• [Action item]: Please take the lines from the one holding "218 | 0.0367 |" through the one holding "total: 0.883 / 2.47 / 0.451" in the data below and copy them exactly.

• [Saved data entries]:
_ _ _ _ _ _ _

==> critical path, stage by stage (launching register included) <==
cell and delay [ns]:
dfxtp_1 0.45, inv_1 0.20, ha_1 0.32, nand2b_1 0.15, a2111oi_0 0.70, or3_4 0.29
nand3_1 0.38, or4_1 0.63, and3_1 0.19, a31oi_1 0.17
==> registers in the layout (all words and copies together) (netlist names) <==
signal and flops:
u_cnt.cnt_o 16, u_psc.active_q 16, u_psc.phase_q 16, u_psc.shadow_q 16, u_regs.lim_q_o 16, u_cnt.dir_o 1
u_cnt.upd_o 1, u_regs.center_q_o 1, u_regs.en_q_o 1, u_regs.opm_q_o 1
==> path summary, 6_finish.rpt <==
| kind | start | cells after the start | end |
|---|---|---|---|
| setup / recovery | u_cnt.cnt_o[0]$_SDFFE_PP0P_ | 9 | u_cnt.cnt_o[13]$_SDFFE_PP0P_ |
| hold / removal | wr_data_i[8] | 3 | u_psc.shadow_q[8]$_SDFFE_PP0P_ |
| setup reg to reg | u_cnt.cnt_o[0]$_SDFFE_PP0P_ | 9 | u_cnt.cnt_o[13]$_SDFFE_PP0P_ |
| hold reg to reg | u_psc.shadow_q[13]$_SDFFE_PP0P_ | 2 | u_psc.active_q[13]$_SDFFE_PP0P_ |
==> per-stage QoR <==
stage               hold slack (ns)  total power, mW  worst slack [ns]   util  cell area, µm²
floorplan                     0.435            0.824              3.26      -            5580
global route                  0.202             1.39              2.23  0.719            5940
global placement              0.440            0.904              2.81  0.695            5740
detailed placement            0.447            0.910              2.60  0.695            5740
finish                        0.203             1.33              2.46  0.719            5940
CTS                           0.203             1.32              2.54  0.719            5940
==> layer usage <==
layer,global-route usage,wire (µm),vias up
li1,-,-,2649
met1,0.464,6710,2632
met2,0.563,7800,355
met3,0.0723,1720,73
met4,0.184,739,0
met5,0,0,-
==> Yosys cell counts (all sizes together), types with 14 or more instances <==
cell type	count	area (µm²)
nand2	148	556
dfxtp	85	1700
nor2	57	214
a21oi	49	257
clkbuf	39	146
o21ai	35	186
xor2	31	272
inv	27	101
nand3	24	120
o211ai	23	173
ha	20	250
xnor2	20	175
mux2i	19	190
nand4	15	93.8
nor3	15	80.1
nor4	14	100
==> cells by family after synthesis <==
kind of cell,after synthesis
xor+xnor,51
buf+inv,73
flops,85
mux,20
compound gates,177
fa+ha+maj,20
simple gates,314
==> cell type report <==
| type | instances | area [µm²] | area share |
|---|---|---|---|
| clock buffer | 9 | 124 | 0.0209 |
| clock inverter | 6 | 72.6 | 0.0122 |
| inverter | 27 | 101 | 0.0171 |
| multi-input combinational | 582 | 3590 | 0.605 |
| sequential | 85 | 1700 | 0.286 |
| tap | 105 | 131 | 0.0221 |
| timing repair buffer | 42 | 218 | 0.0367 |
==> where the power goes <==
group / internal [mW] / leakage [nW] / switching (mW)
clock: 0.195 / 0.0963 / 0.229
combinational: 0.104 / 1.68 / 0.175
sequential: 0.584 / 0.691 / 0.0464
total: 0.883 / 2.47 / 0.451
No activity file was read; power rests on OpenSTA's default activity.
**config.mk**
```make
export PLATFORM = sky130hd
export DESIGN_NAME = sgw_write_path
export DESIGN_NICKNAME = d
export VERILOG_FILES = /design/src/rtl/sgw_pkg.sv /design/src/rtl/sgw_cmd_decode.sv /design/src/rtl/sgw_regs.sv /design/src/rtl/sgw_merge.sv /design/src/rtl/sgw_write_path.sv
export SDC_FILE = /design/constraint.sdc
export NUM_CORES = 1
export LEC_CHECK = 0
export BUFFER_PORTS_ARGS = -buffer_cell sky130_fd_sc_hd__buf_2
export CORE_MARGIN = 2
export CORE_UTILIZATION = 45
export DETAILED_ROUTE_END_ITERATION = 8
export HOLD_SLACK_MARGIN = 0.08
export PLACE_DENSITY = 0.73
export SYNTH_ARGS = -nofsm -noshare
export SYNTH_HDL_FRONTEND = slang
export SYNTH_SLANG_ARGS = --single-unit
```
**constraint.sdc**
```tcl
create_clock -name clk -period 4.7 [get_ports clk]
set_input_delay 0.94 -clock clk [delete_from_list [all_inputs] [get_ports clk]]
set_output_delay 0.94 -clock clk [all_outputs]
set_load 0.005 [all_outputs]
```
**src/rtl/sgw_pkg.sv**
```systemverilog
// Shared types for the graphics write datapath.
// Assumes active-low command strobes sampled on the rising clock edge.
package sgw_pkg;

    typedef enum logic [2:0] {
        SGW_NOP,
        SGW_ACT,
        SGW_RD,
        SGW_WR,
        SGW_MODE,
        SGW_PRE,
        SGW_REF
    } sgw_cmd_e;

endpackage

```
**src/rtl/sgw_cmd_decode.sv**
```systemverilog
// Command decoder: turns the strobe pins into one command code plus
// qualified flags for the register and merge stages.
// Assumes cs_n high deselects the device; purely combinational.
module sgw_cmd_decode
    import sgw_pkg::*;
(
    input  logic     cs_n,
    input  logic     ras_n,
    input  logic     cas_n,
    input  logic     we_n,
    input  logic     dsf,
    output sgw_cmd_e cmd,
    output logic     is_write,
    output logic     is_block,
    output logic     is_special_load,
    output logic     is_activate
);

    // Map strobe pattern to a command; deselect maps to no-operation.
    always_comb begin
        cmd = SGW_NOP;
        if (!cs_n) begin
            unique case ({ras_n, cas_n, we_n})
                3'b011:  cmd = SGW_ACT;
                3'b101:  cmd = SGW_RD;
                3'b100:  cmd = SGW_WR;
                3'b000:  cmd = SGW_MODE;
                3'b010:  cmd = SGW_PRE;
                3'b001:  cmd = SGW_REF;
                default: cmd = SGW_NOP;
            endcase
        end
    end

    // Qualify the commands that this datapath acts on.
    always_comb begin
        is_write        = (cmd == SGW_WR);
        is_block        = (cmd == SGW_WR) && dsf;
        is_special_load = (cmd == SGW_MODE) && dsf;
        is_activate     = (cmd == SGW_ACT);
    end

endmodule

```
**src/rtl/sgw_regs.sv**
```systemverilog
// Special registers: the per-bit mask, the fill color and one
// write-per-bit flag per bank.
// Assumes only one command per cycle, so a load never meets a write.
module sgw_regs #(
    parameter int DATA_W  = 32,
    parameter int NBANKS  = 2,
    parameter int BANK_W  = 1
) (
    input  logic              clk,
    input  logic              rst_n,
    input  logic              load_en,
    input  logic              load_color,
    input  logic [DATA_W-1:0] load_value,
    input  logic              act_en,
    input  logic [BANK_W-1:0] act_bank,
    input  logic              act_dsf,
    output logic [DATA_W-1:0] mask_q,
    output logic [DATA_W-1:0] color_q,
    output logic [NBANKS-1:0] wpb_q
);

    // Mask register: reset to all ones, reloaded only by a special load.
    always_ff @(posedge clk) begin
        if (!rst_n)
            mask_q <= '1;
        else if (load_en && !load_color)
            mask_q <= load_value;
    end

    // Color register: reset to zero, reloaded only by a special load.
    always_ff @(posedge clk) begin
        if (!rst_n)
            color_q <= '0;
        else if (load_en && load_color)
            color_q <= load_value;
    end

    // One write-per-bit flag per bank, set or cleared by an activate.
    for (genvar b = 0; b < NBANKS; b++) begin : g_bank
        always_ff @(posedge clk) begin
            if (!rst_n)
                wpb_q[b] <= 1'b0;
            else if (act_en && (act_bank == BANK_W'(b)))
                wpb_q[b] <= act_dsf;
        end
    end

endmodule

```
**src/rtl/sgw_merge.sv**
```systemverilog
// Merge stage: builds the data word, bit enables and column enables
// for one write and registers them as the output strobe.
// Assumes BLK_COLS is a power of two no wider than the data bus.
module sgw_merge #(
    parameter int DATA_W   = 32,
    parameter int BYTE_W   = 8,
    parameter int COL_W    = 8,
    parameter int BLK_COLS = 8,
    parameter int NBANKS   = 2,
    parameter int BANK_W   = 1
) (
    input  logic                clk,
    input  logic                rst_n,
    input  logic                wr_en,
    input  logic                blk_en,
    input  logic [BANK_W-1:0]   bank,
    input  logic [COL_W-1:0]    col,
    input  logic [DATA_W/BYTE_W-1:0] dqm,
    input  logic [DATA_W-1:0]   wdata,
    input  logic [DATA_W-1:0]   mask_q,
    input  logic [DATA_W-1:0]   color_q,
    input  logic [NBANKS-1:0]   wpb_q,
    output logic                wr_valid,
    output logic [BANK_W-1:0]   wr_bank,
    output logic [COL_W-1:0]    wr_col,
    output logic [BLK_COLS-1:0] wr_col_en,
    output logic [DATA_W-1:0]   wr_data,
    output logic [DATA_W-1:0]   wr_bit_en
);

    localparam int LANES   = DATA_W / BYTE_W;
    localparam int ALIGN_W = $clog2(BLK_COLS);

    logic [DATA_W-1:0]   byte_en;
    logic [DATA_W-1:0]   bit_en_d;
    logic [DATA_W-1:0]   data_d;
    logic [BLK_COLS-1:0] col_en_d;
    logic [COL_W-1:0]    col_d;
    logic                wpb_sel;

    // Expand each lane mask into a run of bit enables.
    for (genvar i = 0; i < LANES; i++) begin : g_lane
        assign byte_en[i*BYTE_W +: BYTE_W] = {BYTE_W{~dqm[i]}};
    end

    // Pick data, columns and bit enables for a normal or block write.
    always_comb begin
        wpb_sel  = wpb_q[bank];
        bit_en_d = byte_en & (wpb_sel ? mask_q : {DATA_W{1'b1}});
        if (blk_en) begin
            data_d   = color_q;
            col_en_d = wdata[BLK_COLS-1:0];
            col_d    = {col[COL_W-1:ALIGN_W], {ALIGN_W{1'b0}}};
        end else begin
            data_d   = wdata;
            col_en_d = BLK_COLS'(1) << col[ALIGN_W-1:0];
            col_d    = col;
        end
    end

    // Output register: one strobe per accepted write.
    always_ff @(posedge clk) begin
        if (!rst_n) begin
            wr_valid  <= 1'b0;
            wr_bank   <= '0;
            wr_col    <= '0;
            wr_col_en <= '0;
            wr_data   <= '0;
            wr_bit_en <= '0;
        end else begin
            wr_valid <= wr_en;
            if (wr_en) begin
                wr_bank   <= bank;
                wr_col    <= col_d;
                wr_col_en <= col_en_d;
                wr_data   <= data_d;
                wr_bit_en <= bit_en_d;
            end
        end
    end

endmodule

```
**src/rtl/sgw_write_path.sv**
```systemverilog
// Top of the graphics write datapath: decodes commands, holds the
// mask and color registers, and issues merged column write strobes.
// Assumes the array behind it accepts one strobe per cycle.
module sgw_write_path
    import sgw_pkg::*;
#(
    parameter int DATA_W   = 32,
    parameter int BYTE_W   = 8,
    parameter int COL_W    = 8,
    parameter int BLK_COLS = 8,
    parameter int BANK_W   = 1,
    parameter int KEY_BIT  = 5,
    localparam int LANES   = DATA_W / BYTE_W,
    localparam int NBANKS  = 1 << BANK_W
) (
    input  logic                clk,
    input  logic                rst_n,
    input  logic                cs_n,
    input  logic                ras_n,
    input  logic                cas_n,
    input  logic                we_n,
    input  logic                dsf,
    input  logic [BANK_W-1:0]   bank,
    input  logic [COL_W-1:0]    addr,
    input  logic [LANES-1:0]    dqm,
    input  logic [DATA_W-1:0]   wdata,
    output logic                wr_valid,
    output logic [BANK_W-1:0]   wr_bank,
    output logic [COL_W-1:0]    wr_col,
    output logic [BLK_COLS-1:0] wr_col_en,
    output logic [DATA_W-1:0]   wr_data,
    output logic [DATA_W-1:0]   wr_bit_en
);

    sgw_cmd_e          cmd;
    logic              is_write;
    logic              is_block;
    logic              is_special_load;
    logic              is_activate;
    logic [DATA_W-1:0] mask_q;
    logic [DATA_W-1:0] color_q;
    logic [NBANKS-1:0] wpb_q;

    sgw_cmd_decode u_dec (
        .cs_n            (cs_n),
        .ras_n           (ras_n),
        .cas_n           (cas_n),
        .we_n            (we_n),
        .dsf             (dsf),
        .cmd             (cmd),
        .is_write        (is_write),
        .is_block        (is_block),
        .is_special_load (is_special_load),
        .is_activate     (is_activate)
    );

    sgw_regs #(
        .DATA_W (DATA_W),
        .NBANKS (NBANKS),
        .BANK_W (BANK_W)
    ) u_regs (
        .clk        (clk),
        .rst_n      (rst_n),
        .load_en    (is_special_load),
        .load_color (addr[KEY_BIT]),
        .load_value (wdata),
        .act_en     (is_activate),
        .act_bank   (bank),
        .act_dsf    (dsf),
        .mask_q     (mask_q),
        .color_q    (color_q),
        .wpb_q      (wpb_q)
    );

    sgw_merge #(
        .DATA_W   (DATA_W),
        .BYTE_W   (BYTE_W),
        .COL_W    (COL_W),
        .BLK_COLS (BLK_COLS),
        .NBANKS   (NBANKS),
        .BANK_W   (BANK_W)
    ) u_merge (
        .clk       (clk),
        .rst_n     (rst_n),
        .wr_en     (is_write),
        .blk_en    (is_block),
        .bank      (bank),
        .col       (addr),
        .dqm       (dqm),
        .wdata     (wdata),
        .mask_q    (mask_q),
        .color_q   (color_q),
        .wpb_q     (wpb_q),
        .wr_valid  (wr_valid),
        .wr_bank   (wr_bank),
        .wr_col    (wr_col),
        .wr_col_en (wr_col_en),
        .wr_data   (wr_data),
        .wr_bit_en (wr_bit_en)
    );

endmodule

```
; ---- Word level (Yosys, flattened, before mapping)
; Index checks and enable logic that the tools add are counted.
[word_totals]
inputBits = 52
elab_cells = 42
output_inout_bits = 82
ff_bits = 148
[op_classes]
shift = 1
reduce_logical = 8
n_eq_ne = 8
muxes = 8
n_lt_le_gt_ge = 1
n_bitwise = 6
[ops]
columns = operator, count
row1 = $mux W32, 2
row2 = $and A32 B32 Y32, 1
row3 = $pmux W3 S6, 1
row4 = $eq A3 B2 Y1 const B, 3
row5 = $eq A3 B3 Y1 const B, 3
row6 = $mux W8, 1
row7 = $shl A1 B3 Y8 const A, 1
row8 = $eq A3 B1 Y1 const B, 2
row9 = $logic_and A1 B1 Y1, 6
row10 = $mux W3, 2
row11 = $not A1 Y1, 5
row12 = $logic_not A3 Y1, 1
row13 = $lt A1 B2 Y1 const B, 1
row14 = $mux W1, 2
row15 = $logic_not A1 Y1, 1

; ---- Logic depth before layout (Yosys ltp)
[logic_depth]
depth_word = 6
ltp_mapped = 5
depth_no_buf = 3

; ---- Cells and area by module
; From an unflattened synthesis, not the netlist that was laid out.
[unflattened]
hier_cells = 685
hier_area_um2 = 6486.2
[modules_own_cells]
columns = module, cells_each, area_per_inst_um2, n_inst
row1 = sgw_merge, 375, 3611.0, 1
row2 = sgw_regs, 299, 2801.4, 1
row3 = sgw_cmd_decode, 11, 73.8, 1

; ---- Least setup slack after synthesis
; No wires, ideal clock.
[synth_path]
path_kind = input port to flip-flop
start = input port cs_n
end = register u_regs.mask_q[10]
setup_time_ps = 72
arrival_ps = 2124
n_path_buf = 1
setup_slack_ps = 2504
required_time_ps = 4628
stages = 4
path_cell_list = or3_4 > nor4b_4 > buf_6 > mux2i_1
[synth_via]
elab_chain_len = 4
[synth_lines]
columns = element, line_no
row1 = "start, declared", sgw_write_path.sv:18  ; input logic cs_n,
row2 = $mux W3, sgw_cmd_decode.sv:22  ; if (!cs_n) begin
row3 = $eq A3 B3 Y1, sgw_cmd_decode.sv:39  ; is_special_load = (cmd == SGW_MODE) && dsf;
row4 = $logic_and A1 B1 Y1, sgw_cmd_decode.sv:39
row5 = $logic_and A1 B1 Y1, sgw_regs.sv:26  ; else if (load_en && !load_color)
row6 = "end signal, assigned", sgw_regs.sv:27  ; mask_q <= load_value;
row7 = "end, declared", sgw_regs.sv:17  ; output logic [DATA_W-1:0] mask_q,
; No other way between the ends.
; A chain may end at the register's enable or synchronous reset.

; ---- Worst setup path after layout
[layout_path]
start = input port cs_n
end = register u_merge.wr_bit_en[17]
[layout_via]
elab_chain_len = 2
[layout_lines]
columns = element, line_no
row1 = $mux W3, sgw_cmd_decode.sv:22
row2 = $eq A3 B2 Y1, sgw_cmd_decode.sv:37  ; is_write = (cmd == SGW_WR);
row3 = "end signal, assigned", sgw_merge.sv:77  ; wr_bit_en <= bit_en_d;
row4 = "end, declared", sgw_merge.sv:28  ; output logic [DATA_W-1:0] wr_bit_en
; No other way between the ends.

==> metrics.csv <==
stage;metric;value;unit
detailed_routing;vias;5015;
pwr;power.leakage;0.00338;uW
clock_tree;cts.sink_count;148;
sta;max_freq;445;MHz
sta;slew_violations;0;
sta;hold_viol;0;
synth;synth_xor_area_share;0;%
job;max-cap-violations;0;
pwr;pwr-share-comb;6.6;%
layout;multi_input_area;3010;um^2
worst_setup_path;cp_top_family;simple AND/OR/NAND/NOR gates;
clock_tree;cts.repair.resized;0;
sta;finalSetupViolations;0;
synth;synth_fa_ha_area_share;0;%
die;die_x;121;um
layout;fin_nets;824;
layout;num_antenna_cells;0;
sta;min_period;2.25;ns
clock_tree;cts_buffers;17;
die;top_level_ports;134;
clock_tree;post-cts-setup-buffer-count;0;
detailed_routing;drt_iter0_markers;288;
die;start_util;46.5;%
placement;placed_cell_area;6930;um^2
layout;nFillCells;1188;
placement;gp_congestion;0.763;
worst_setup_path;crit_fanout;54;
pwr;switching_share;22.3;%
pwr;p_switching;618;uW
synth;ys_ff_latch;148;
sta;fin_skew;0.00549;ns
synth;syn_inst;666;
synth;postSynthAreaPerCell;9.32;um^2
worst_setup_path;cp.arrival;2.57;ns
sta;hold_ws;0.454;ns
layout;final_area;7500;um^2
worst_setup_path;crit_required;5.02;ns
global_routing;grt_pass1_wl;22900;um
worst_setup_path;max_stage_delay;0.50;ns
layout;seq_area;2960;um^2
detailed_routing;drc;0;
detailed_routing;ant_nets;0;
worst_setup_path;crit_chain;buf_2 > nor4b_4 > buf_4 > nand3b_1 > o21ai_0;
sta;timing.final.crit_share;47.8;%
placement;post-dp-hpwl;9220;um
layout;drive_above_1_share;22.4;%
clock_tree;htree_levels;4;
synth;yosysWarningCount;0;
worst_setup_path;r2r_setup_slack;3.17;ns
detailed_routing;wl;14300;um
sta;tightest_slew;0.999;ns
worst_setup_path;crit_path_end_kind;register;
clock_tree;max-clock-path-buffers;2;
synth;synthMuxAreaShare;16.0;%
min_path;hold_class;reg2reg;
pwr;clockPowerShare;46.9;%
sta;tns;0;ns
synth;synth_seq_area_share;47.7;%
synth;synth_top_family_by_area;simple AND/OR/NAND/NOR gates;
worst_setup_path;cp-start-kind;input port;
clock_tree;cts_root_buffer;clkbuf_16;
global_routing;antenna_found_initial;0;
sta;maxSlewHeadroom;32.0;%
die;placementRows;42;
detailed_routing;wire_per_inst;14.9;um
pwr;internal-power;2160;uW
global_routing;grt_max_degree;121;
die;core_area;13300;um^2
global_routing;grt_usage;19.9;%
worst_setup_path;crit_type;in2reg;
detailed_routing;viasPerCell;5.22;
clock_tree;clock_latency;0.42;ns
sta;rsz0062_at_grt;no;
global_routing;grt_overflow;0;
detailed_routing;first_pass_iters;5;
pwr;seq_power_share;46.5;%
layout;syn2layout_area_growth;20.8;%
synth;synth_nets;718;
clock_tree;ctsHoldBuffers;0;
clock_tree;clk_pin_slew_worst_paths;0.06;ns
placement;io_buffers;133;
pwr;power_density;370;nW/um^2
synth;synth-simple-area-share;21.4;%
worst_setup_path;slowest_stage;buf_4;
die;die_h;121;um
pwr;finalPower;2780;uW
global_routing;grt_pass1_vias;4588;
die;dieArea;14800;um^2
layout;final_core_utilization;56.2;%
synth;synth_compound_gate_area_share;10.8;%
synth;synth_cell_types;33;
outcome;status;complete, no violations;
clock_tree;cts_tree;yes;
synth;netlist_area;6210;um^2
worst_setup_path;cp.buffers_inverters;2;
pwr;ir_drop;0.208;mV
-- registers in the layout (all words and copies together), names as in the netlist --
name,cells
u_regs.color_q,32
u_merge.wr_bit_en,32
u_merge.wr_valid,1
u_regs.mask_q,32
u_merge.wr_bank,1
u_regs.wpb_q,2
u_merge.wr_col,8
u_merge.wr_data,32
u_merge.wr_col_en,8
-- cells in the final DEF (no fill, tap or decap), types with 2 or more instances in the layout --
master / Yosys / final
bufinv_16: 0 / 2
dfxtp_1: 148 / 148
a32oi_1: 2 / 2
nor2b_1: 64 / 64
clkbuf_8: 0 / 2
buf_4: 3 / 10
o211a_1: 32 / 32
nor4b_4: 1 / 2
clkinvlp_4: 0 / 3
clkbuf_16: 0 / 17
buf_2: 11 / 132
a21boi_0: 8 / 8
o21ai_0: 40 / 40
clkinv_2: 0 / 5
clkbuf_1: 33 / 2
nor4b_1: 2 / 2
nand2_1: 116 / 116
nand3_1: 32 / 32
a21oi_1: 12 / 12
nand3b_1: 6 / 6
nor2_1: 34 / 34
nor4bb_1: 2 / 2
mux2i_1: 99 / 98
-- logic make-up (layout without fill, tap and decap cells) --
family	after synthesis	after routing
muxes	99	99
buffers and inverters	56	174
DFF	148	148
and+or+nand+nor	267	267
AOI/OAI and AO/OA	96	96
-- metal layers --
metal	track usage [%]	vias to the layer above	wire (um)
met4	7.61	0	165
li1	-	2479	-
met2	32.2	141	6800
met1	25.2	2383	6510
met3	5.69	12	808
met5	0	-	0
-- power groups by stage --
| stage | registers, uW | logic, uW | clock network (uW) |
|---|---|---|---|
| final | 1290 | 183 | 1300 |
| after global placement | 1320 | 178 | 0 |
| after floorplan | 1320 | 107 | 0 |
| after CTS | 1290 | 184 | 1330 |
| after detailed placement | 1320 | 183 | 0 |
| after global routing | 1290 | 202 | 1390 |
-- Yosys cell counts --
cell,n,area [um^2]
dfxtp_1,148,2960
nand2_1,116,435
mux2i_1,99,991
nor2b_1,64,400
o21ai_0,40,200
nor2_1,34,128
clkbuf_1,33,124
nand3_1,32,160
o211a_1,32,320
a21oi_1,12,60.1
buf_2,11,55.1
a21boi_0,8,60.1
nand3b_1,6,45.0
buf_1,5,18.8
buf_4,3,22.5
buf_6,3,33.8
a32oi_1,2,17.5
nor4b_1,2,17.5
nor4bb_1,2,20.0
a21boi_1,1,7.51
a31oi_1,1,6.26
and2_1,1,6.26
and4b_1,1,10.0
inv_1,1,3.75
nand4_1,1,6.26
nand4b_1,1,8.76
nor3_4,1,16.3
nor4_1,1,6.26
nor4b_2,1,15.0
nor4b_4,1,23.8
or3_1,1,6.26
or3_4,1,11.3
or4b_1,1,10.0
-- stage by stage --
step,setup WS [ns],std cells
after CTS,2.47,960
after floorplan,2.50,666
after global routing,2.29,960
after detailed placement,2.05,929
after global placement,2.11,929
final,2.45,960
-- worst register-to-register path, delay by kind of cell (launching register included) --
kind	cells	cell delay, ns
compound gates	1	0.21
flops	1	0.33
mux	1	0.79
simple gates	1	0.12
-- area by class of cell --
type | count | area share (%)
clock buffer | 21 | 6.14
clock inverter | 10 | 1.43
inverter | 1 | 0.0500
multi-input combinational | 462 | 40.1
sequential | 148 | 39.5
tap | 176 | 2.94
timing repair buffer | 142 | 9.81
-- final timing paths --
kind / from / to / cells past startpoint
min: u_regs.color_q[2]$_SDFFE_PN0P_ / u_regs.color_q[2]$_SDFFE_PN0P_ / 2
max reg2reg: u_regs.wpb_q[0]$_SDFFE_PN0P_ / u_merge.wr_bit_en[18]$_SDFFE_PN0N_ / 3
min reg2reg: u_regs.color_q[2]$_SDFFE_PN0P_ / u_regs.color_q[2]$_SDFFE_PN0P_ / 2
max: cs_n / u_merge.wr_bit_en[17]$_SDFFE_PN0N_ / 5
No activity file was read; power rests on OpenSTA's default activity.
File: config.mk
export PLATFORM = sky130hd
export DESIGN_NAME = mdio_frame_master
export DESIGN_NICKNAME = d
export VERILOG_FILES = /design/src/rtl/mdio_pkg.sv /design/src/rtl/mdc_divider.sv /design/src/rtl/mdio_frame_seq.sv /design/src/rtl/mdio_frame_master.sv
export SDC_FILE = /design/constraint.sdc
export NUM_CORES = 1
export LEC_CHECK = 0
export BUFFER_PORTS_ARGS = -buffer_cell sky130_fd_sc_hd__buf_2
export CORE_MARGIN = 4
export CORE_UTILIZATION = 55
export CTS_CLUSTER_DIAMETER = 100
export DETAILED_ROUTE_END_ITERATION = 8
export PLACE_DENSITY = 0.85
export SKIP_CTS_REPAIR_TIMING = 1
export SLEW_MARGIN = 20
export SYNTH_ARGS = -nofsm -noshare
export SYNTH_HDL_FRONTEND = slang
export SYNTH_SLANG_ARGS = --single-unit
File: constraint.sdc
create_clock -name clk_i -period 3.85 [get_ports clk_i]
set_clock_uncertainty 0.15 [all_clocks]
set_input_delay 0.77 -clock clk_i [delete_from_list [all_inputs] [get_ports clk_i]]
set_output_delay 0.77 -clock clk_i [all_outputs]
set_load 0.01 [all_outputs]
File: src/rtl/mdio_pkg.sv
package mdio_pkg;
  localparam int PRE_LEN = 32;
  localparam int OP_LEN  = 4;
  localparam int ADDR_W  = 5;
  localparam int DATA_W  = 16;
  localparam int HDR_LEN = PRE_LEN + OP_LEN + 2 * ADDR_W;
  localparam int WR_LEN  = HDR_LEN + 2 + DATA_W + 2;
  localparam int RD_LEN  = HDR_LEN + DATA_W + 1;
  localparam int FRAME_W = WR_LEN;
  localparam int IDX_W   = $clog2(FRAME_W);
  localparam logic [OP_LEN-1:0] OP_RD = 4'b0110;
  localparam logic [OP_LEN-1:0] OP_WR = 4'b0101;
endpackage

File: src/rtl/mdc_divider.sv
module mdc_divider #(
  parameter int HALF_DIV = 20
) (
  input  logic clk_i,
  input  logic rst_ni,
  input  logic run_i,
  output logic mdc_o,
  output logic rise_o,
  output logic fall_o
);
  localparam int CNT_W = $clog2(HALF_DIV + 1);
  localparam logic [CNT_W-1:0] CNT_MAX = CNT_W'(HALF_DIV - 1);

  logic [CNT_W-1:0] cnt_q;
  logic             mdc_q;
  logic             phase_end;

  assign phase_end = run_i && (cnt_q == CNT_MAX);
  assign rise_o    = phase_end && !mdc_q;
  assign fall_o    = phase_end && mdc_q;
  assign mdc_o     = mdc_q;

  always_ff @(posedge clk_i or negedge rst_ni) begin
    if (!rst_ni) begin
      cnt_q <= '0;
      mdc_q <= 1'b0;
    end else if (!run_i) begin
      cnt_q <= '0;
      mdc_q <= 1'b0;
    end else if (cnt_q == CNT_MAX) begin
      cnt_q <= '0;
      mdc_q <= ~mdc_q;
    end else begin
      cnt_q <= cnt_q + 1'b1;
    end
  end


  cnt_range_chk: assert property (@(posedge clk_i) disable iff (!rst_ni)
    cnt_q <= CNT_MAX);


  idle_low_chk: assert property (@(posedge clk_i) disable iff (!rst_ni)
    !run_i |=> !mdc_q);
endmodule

_ _ _ _ _ _ _

• [Task result]:
| timing repair buffer | 42 | 218 | 0.0367 |
==> where the power goes <==
group / internal [mW] / leakage [nW] / switching (mW)
clock: 0.195 / 0.0963 / 0.229
combinational: 0.104 / 1.68 / 0.175
sequential: 0.584 / 0.691 / 0.0464
total: 0.883 / 2.47 / 0.451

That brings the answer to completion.